Gauani Helena, Baker Thomas, Li Zhili, Malinin Vladimir S, Perkins Walter R, Sullivan Eugene J, Cipolla David
Insmed Incorporated, Bridgewater, NJ 08807, USA.
Pharmaceutics. 2023 Mar 14;15(3):934. doi: 10.3390/pharmaceutics15030934.

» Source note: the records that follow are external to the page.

Context: an optimization exercise on an open-source flow, tuned for a short achievable clock period and few clock cycles. The choices shown serve that exercise and are no tape-out recipe. The RTL was checked by simulation tests, not by an equivalence proof against the original design. Power is estimated from default activity; no workload was simulated.

`design/flow/config.mk`:
```
export PLATFORM = sky130hd
export DESIGN_NAME = cpu_core
export DESIGN_NICKNAME = cpu_core
export VERILOG_FILES = /design/flow/design.v
export SDC_FILE = /design/flow/constraint.sdc
export NUM_CORES = 4
export LEC_CHECK = 0
export ABC_CLOCK_PERIOD_IN_PS = 2500
export CAP_MARGIN = 20
export CORE_MARGIN = 2
export CORE_UTILIZATION = 50
export SETUP_SLACK_MARGIN = 5
export SLEW_MARGIN = 20
export TNS_END_PERCENT = 100
```
`design/flow/constraint.sdc`:
```
create_clock -name core_clock -period 8.0 [get_ports {clk}]
set_input_delay 1.6000 -clock core_clock [delete_from_list [all_inputs] [get_ports {clk}]]
set_output_delay 1.6000 -clock core_clock [all_outputs]
set_load 0.01 [all_outputs]
```
`design/flow/design.v`:
```
package cpu_pkg;
    typedef logic [32-1:0] word_t;
    typedef logic [32-1:0] addr_t;      
    typedef logic [5-1:0]  reg_idx_t;
    typedef logic [4:0] alu_op_t;
    typedef logic [1:0] a_sel_t;
    typedef logic [1:0] b_sel_t;
    typedef logic [1:0] wb_sel_t;                
    typedef logic       dst_sel_t;               
    typedef logic [1:0] br_sel_t;
endpackage
`timescale 1ns/10ps
module reg_file (
    input  logic        clk,
    input  logic        rst,
    input  logic [4:0]  i_rs_idx,
    input  logic [4:0]  i_rt_idx,
    input  logic [4:0]  i_w_idx,         
    input  logic [31:0] i_w_data,
    output logic [31:0] o_rs_data,
    output logic [31:0] o_rt_data
);
    logic [31:0] regs [1:31];
    logic [31:1] vld;
    always_comb begin
        o_rs_data = '0;
        o_rt_data = '0;
        for (int i = 1; i < 32; i++) begin
            o_rs_data = o_rs_data | ({32{vld[i] && i_rs_idx == 5'(i)}} & regs[i]);
            o_rt_data = o_rt_data | ({32{vld[i] && i_rt_idx == 5'(i)}} & regs[i]);
        end
    end
    always_ff @(posedge clk) begin
        if (rst)
            vld <= '0;
        else
            for (int i = 1; i < 32; i++)
                if (i_w_idx == 5'(i))
                    vld[i] <= 1'b1;
    end
    always_ff @(posedge clk) begin
        for (int i = 1; i < 32; i++)
            if (i_w_idx == 5'(i))
                regs[i] <= i_w_data;
    end
endmodule
`timescale 1ns/10ps
module cpu_core (
    input  logic            clk,
    input  logic            rst,
    output cpu_pkg::addr_t  o_inst_addr,
    input  cpu_pkg::word_t  i_inst,
    input  logic            i_inst_valid,
    output cpu_pkg::addr_t  o_data_addr,
    input  cpu_pkg::word_t  i_data_in,
    output cpu_pkg::word_t  o_data_out,
    output logic            o_data_we,
    output logic            o_data_rd,
    input  logic            i_data_ready
);
    localparam logic [1:0] FW_NONE = 2'd0;
    localparam logic [1:0] FW_M    = 2'd1;       
    localparam logic [1:0] FW_W    = 2'd2;       
    localparam logic [1:0] FW_LD   = 2'd3;       
    logic        stall;
    assign stall = ~i_data_ready;
    logic [31:2] pc;
    logic [31:2] pc1;
    logic [5:0]  f_op, f_fn;
    logic [4:0]  f_rs, f_rt, f_rd;
    logic [15:0] f_imm;
    logic        f_special, f_r_ok, f_r_shimm, f_r_shv, f_lui;
    logic        f_i_alu, f_lw, f_sw, f_beq, f_bne, f_j, f_br;
    logic        f_wen, f_uses_rs, f_uses_rt, f_b_imm;
    logic [4:0]  f_dst;
    logic [31:0] f_immv;
    logic [10:0] f_alu;      
    logic        f_pred;
    logic [31:2] f_btgt, f_jtgt;
    logic        hazard, issue;
    logic [31:0] rf_rs, rf_rt, f_rsv, f_rtv;
    logic [1:0]  f_fa, f_fb, f_fs;
    logic [31:0] e_a, e_b, e_s;
    logic [1:0]  e_fa, e_fb, e_fs;
    logic [10:0] e_alu;
    logic        e_shv;
    logic [4:0]  e_shamt;
    logic [4:0]  e_dst;
    logic        e_ld, e_st, e_br, e_bne, e_pred;
    logic [31:2] e_alt;
    logic [31:0] a, b, s, sum, alu;
    logic [4:0]  amt;
    logic        e_eq, e_taken, e_misp;
    logic [31:0] m_res, m_sd;
    logic        m_rd, m_we;
    logic [4:0]  m_dst;
    logic [31:0] w_data;
    logic [4:0]  w_dst;
    assign o_inst_addr = {pc, 2'b00};
    assign f_op  = i_inst[31:26];
    assign f_fn  = i_inst[5:0];
    assign f_rs  = i_inst[25:21];
    assign f_rt  = i_inst[20:16];
    assign f_rd  = i_inst[15:11];
    assign f_imm = i_inst[15:0];
    always_comb begin
        f_special = (f_op == 6'b000000);
        f_r_shimm = f_special && (f_fn == 6'b000000 || f_fn == 6'b000010 || f_fn == 6'b000011);
        f_r_shv   = f_special && (f_fn == 6'b000100 || f_fn == 6'b000110 || f_fn == 6'b000111);
        f_r_ok    = f_r_shimm || f_r_shv ||
                    (f_special && (f_fn[5:4] == 2'b10) &&
                     (f_fn[3:2] == 2'b00 || f_fn[3:2] == 2'b01 || f_fn[3:1] == 3'b101));
        f_i_alu   = (f_op[5:3] == 3'b001);
        f_lui     = (f_op == 6'b001111);
        f_lw      = (f_op == 6'b100011);
        f_sw      = (f_op == 6'b101011);
        f_beq     = (f_op == 6'b000100);
        f_bne     = (f_op == 6'b000101);
        f_br      = f_beq || f_bne;
        f_j       = (f_op == 6'b000010);
        f_wen     = f_r_ok || f_i_alu || f_lw;
        f_dst     = !f_wen ? 5'd0 : f_special ? f_rd : f_rt;
        f_uses_rs = (f_r_ok && !f_r_shimm) || (f_i_alu && !f_lui) || f_lw || f_sw || f_br;
        f_uses_rt = f_r_ok || f_sw || f_br;
        f_b_imm   = f_i_alu || f_lw || f_sw;
        if (f_lui)
            f_immv = {f_imm, 16'b0};
        else if (f_i_alu && f_op[2])             
            f_immv = {16'b0, f_imm};
        else
            f_immv = {{16{f_imm[15]}}, f_imm};
        f_alu = '0;
        if (f_special) begin
            case (f_fn)
                6'b100000, 6'b100001:   f_alu[0]  = 1'b1;
                6'b100010, 6'b100011:   f_alu[1]  = 1'b1;
                6'b100100:                 f_alu[2]  = 1'b1;
                6'b100101:                  f_alu[3]  = 1'b1;
                6'b100110:                 f_alu[4]  = 1'b1;
                6'b100111:                 f_alu[5]  = 1'b1;
                6'b101010:                 f_alu[6]  = 1'b1;
                6'b101011:                f_alu[7]  = 1'b1;
                6'b000000, 6'b000100:   f_alu[8]  = 1'b1;
                6'b000010, 6'b000110:   f_alu[9]  = 1'b1;
                6'b000011, 6'b000111:   f_alu[10] = 1'b1;
                default: ;
            endcase
        end else begin
            case (f_op)
                6'b001010:  f_alu[6] = 1'b1;
                6'b001011: f_alu[7] = 1'b1;
                6'b001100:  f_alu[2] = 1'b1;
                6'b001101:   f_alu[3] = 1'b1;
                6'b001110:  f_alu[4] = 1'b1;
                default:       f_alu[0] = 1'b1;   
            endcase
        end
    end
    assign f_pred = f_beq ? (f_rs == f_rt || f_imm[15]) :
                    f_bne ? (f_rs != f_rt) : 1'b0;
    logic [16:0] tgt_lo;
    logic [13:0] hi, hi_p1, hi_m1;
    assign pc1    = pc + 30'd1;
    assign hi     = pc1[31:18];
    assign hi_p1  = hi + 14'd1;
    assign hi_m1  = hi - 14'd1;
    assign tgt_lo = {1'b0, pc1[17:2]} + {1'b0, f_imm};
    assign f_btgt = {f_imm[15] ? (tgt_lo[16] ? hi : hi_m1) : (tgt_lo[16] ? hi_p1 : hi),
                     tgt_lo[15:0]};
    assign f_jtgt = {pc[31:28], i_inst[25:0]};
    reg_file i_reg_file (
        .clk       (clk),
        .rst       (rst),
        .i_rs_idx  (f_rs),
        .i_rt_idx  (f_rt),
        .i_w_idx   (w_dst),
        .i_w_data  (w_data),
        .o_rs_data (rf_rs),
        .o_rt_data (rf_rt)
    );
    assign f_rsv = (w_dst != 5'd0 && w_dst == f_rs) ? w_data : rf_rs;
    assign f_rtv = (w_dst != 5'd0 && w_dst == f_rt) ? w_data : rf_rt;
    function automatic logic [1:0] fsel(input logic [4:0] r, input logic [4:0] ed, input logic eld,
                                        input logic [4:0] md);
        if (r != 5'd0 && r == ed)
            fsel = eld ? FW_LD : FW_M;
        else if (r != 5'd0 && r == md)
            fsel = FW_W;
        else
            fsel = FW_NONE;
    endfunction
    assign f_fa = f_lui   ? FW_NONE : fsel(f_rs, e_dst, e_ld, m_dst);
    assign f_fb = f_b_imm ? FW_NONE : fsel(f_rt, e_dst, e_ld, m_dst);
    assign f_fs = fsel(f_rt, e_dst, e_ld, m_dst);
    assign hazard = e_ld && e_dst != 5'd0 &&
                    ((f_uses_rs && f_rs == e_dst) || (f_uses_rt && !f_sw && f_rt == e_dst));
    assign issue = i_inst_valid && !hazard && !e_misp;
    always_comb begin
        case (e_fa)
            FW_M:    a = m_res;
            FW_W:    a = w_data;
            default: a = e_a;
        endcase
        case (e_fb)
            FW_M:    b = m_res;
            FW_W:    b = w_data;
            default: b = e_b;
        endcase
        case (e_fs)
            FW_M:    s = m_res;
            FW_W:    s = w_data;
            FW_LD:   s = i_data_in;
            default: s = e_s;
        endcase
    end
    logic e_sub;
    assign e_sub = e_alu[1] | e_alu[6] | e_alu[7];
    assign sum   = a + (b ^ {32{e_sub}}) + {31'b0, e_sub};
    assign amt   = e_shv ? a[4:0] : e_shamt;
    always_comb begin
        logic slt, sltu;
        slt  = (a[31] ^ b[31]) ? a[31] : sum[31];
        sltu = (a[31] ^ b[31]) ? b[31] : sum[31];
        alu  = ({32{e_alu[0] | e_alu[1]}} & sum)
             | ({32{e_alu[2]}} & (a & b))
             | ({32{e_alu[3]}} & (a | b))
             | ({32{e_alu[4]}} & (a ^ b))
             | ({32{e_alu[5]}} & ~(a | b))
             | {31'b0, (e_alu[6] & slt) | (e_alu[7] & sltu)}
             | ({32{e_alu[8]}} & (b << amt))
             | ({32{e_alu[9]}} & (b >> amt))
             | ({32{e_alu[10]}} & 32'($signed(b) >>> amt));
    end
    assign e_eq    = (a == b);
    assign e_taken = e_bne ? !e_eq : e_eq;
    assign e_misp  = e_br && (e_taken != e_pred);
    assign o_data_addr = m_res;
    assign o_data_out  = m_sd;
    assign o_data_rd   = m_rd;
    assign o_data_we   = m_we;
    always_ff @(posedge clk) begin
        if (rst)
            pc <= '0;
        else if (!stall) begin
            if (e_misp)
                pc <= e_alt;
            else if (!i_inst_valid || hazard)
                pc <= pc;
            else if (f_j)
                pc <= f_jtgt;
            else if (f_pred)
                pc <= f_btgt;
            else
                pc <= pc1;
        end
    end
    always_ff @(posedge clk) begin
        if (rst) begin
            e_dst <= '0;
            e_ld  <= 1'b0;
            e_st  <= 1'b0;
            e_br  <= 1'b0;
        end else if (!stall) begin
            e_dst <= issue ? f_dst : 5'd0;
            e_ld  <= issue && f_lw;
            e_st  <= issue && f_sw;
            e_br  <= issue && f_br;
        end
    end
    always_ff @(posedge clk) begin
        if (!stall) begin
            e_a     <= f_lui ? 32'd0 : f_rsv;
            e_b     <= f_b_imm ? f_immv : f_rtv;
            e_s     <= f_rtv;
            e_fa    <= f_fa;
            e_fb    <= f_fb;
            e_fs    <= f_fs;
            e_alu   <= f_alu;
            e_shv   <= f_r_shv;
            e_shamt <= i_inst[10:6];
            e_bne   <= f_bne;
            e_pred  <= f_pred;
            e_alt   <= f_pred ? pc1 : f_btgt;
        end
    end
    always_ff @(posedge clk) begin
        if (rst) begin
            m_rd  <= 1'b0;
            m_we  <= 1'b0;
            m_dst <= '0;
        end else if (!stall) begin
            m_rd  <= e_ld;
            m_we  <= e_st;
            m_dst <= e_dst;
        end
    end
    always_ff @(posedge clk) begin
        if (!stall) begin
            m_res <= alu;
            m_sd  <= s;
        end
    end
    always_ff @(posedge clk) begin
        if (rst)
            w_dst <= '0;
        else if (!stall)
            w_dst <= m_dst;
    end
    always_ff @(posedge clk) begin
        if (!stall)
            w_data <= m_rd ? i_data_in : m_res;
    end
endmodule
```
`design/flow/run.sh`:
```
#!/bin/bash
# synth_recipe.tcl (not shown) runs the flow's synth.tcl, then flattens the netlist and writes it again
# the make line also repeats each setting of config.mk as NAME=value (left out here)
make -C /OpenROAD-flow-scripts/flow DESIGN_CONFIG=/design/flow/config.mk WORK_HOME=/design/flow/orfs CLKGATE_MAP_FILE= SYNTH_SCRIPT=/design/flow/synth_recipe.tcl finish
```
==> summary.txt <==
Outcome
  • Outcome: timing/DRC/antenna clean

Global routing
  • Initial antenna violation count: 26
  • Remaining Overflow, GRT: 0
  • Vias in the first global route: roughly 60k
  • Largest net degree at the start of global routing: 80
  • First-pass GRT wire length: between 400 and 500 mm
  • Gr usage total: a little over half

Placed design
  • Final GP Congestion: ~1.0
  • Dpl hpwl: 198 mm
  • IO Port Bufs: 163
  • Post-place instance area: ~72,000 um2
  • Inst Count DP: 7,082

Floorplan
  • Die width: 369 um
  • I/O pin count: 166
  • Initial Util: 50.5%
  • Rows: 133
  • Core Area: roughly 130,000 um2
  • Die area: roughly 140,000 um2
  • Die H: 369 um

Clock tree
  • TritonCTS clock tree: done
  • Clk slew on worst S/H paths: around 0.060 ns
  • Skew-Pair Late Insertion Delay: a little over 0.8 ns
  • TritonCTS buffer count: 145
  • Clock Root Buffer: clkbuf_16
  • Hold_buf cts: 0
  • CTS H-Tree Depth: 4
  • Clock sinks: 1,320
  • Clock Path Buffers: 3

Synthesis
  • Most used DFF post-synth: edfxtp_1
  • Top area cells in the synthesized netlist: edfxtp_1, a22oi_1, a221oi_1
  • Cells after synthesis: 5,417
  • Synth warn: 3
  • Async SR Flop Fraction: 0%
  • Post-Syn Area: 66,500 um2
  • Synth Register Bits: ~1.3k
  • Mapped Avg Cell Area: 12.3 um2
  • Cell accounting for the most synthesized area: edfxtp_1
  • Post-synth EDFFs: 1,239
  • Synth cell types: 94
  • Synth top area share: 56.0%
  • Post-synthesis sequential area ratio: 58.4%

Final layout
  • Post-Layout Cell Count: 8,296
  • P&R area growth vs syn: 39.4%
  • Final #Nets: 6,581
  • Layout cell share with drive strength beyond 1: 39.3%
  • Fin util: 70.4%
  • # fillers: 8,904
  • Final instance area: 92,600 um2

Timing
  • Final setup viols: 0
  • RSZ-0062 raised after global routing: true
  • Setup Skew: about 0.047 ns
  • Setup tns final: 0 ns
  • Slew margin rel.: 16.5%
  • Final Cycle Share: 53.9%
  • Slew @ Worst Pin: around 1.3 ns
  • Slew Limit Fails: 0
  • Hold Slack: roughly 0.51 ns
  • Final Critical Period: 4.31 ns
  • Final hold violation count: 0
  • Fmax: 232 MHz

Pwr
  • Combinational cell fraction of total power: 18.6%
  • Peak supply drop: ~0.00017 V
  • Sw power: 5.09 mW
  • Pint: 13.1 mW
  • Clk pwr share: 38.3%
  • Pwr Density: 196 nW/um2
  • Leakage: 32.8 nW
  • Switching part of the total: 28.0%
  • Reg power frac: between 40% and 50%

Routing
  • TritonRoute pass-1 iters: 15
  • Routed vias/inst: 8.04
  • WL per Instance: ~45 um
  • Post-DRT Antenna Nets: 0
  • Drt total wl: between 300 and 400 mm
  • Detailed Route Iter0 Violations: 15.3k
  • DR vias: 66.7k
  • DR DRC count: 0

Setup path
  • Critical path class: reg -> reg
  • CP Data Arrival Time: 4.83 ns
  • Crit start category: flip-flop
  • Worst EP required: 8.52 ns
  • CP endpoint kind: flip-flop
  • Worst Path Max Fanout: 7

Hold path
  • HP Class: reg -> reg

Flow run
  • Max-cap violations: 0
[critical path: stages (launching register included)]
cell,delay (ns)
edfxtp_1,0.44
inv_1,0.12
ha_4,0.17
buf_12,0.13
buf_4,0.19
a22oi_1,0.08
o21ai_1,0.33
ha_2,0.38
a21o_1,0.17
a21o_1,0.21
a21oi_2,0.22
and3_4,0.26
o211ai_1,0.23
nand2_2,0.28
o41a_1,0.19
a31oi_2,0.15
or4_4,0.49
[area by class of cell]
type	count	area, um2	area share (%)
repair buffers	1283	14100	15.2
repair inverters	1	30.0	0.0324
inverters	106	419	0.453
clock buffers	181	3890	4.20
multi-input cells	3537	32000	34.6
clock inverters	85	918	0.992
well taps	1755	2200	2.37
flip-flops and latches	1320	38900	42.0
diodes	28	70.1	0.0756
[timing repair]
action	in CTS	in global routing
buffers inserted	655	210
gates resized for setup	1666	312
pin swaps	379	312
endpoints found under the setup margin	367	342
cloned	47	7
[synthesized netlist by cell type (67+ instances only)]
cell / instances
a22o_1: 296
nand3_1: 139
mux2i_1: 161
ha_1: 117
edfxtp_1: 1239
nor2_1: 342
nand4_1: 142
a22oi_1: 430
nor3_1: 67
mux2_2: 67
nand2_1: 272
a21oi_1: 173
xnor2_1: 94
a221oi_1: 304
inv_1: 105
clkbuf_1: 397
and3_1: 88
dfxtp_1: 81
o21ai_0: 185
[state kept, by name, summed over array words and instances, names as in the netlist, 31 cells and up]
register	flops
e_b	32
e_a	32
m_res	32
m_sd	32
i_reg_file.vld	31
w_data	32
i_reg_file.regs	992
e_s	32
[stage by stage]
step                      setup WS (ns)  power, mW
after floorplan                    4.17       9.40
after global placement             2.15       10.3
after detailed placement           2.17       10.3
after CTS                          3.89       17.7
after global routing               3.65       18.5
final                              3.69       18.2
[power by group through the flow]
stage          Combinational (mW)  Sequential (mW)  Clock, mW
6_report                     3.38             7.83       6.97
4_1_cts                      3.01             7.82       6.90
2_1_floorplan                1.38             8.02          0
5_1_grt                      3.47             7.83       7.18
3_3_place_gp                 2.23             8.02          0
3_5_place_dp                 2.25             8.01          0
[cells by family after synthesis]
| group | synth area share [%] |
|---|---|
| AO/OA/AOI/OAI | 20.5 |
| XOR/XNOR | 1.95 |
| adder cells (fa/ha/maj) | 2.26 |
| buffers and inverters | 3.29 |
| flip-flops | 58.4 |
| multiplexers | 4.67 |
| other | 0.00564 |
| AND/OR/NAND/NOR | 8.91 |
[path summary, 6_finish.rpt]
| path | startpoint | end | slack, ns | cells after the start |
|---|---|---|---|---|
| setup / recovery | e_fa[1] | m_res[31] | 3.69 | 16 |
| hold / removal | pc[10] | pc[10] | 0.51 | 2 |
| setup reg to reg | e_fa[1] | m_res[31] | 3.69 | 16 |
| hold reg to reg | pc[10] | pc[10] | 0.51 | 2 |
[cell usage in the layout, fill, tap and decap left out, types with 67 or more instances in the layout]
cell	n
nand4_1	142
nand2_1	250
buf_4	684
nor2_1	278
mux2i_1	126
a221oi_1	67
clkbuf_16	155
buf_6	215
nand3_1	129
ha_1	67
o21ai_0	79
inv_1	75
a21oi_1	107
buf_12	184
xnor2_1	80
a22o_1	295
and3_4	73
a221oi_2	228
edfxtp_1	1239
a22oi_1	380
[metal layers]
metal  track usage, %  wire length, um  up-vias
li1                 -                -    24200
met3             29.3            73300     2466
met1             67.1           125000    32200
met4             36.4            37600       37
met5             4.56              881        -
met2             68.4           140000     7853
Testbench counts, summed over its fixed seeds: cycles 15,994.

-- separate check: timing with driven ports --
The results above use ideal ports. As a check the final layout listed here was re-extracted and re-timed, cells and wires unchanged.
Step 1 sets driving cells, clkbuf_16 on the clock port and buf_2 on the other inputs (assumed; they add their load-dependent delay and slew).
Step 2 moves the port delays by t, midway between the first and last clock arrival at a register: inputs arrive t later, outputs are due t later. That takes back most of the time a late clock gives input paths.
a / b / c = ideal ports / drivers / drivers and shift; a / b = the first two.
shift t [ns]: 0.875
slack for setup (ns): 3.686 / 3.686 / 3.515
worst hold slack (ns): 0.505 / 0.505 / 0.505
clock arrival spread, ns: 0.051 / 0.050
worst slew at a driven data input, ns: 0.18
After both steps this run still meets setup and hold. For this run, drivers alone change the setup slack by 0.000 ns; drivers and shift together by -0.171 ns.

Treprostinil palmitil (TP), a prodrug of treprostinil, is being developed as an inhalation powder (TPIP) for the treatment of patients with pulmonary arterial hypertension (PAH) and pulmonary hypertension due to interstitial lung disease (PH-ILD). In ongoing human clinical trials, TPIP is administered via a commercially available high resistance (HR) RS01 capsule-based dry powder inhaler (DPI) device manufactured by Berry Global (formerly Plastiape), which utilizes the patient's inspiratory flow to provide the required energy to deagglomerate and disperse the powder for delivery to their lungs. In this study, we characterized the aerosol performance of TPIP in response to changes in inhalation profiles to model more realistic use scenarios, i.e., for reduced inspiratory volumes and with inhalation acceleration rates that differ from those described in the compendia. The emitted dose of TP for all combinations of inhalation profiles and volumes ranged narrowly between 79 and 89% for the 16 and 32 mg TPIP capsules at the 60 LPM inspiratory flow rate but was reduced to 72-76% for the 16 mg TPIP capsule under the scenarios at the 30 LPM peak inspiratory flow rate. There were no meaningful differences in the fine particle dose (FPD) at all conditions at 60 LPM with the 4 L inhalation volume. The FPD values for the 16 mg TPIP capsule ranged narrowly between 60 and 65% of the loaded dose for all inhalation ramp rates with a 4 L volume and at both extremes of ramp rates for inhalation volumes down to 1 L, while the FPD values for the 32 mg TPIP capsule ranged between 53 and 65% of the loaded dose for all inhalation ramp rates with a 4 L volume and at both extremes of ramp rates for inhalation volumes down to 1 L for the 60 LPM flow rate. At the 30 LPM peak flow rate, the FPD values for the 16 mg TPIP capsule ranged narrowly between 54 and 58% of the loaded dose at both extremes of the ramp rates for inhalation volumes down to 1 L. Based on these in vitro findings, the TPIP delivery system appears not to be affected by the changes in inspiratory flow profiles or inspiratory volumes that might be expected to occur in patients with PAH or PH associated with underlying lung conditions such as ILD.
曲前列尼尔棕榈酸酯(TP)是曲前列尼尔的前体药物,正被开发为吸入粉雾剂(TPIP),用于治疗肺动脉高压(PAH)和间质性肺疾病所致肺动脉高压(PH-ILD)患者。在正在进行的人体临床试验中,TPIP通过Berry Global(原Plastiape)生产的基于RS01胶囊的市售高阻力(HR)干粉吸入器(DPI)装置给药,该装置利用患者的吸气气流提供所需能量,使粉末解聚并分散,以便输送至肺部。在本研究中,我们对TPIP的气溶胶性能进行了表征,以应对吸入曲线的变化,从而模拟更实际的使用场景,即吸气量减少以及吸气加速率与药典中所述不同的情况。在60升/分钟的吸气流速下,16毫克和32毫克TPIP胶囊在所有吸入曲线和体积组合下的TP发射剂量范围较窄,在79%至89%之间,但在30升/分钟的峰值吸气流速情况下,16毫克TPIP胶囊的发射剂量降至72%-76%。在60升/分钟、4升吸入体积的所有条件下,细颗粒剂量(FPD)没有显著差异。对于16毫克TPIP胶囊,在4升体积的所有吸入斜率速率下以及吸入体积低至1升的斜率速率两端,FPD值范围较窄,为装载剂量的60%至65%;对于32毫克TPIP胶囊,在60升/分钟流速下,4升体积的所有吸入斜率速率下以及吸入体积低至1升的斜率速率两端,FPD值在装载剂量的53%至65%之间。在30升/分钟的峰值流速下,对于16毫克TPIP胶囊,在吸入体积低至1升的斜率速率两端,FPD值范围较窄,为装载剂量的54%至58%。基于这些体外研究结果,TPIP给药系统似乎不受PAH或与潜在肺部疾病(如ILD)相关的PH患者可能出现的吸气气流曲线或吸气量变化的影响。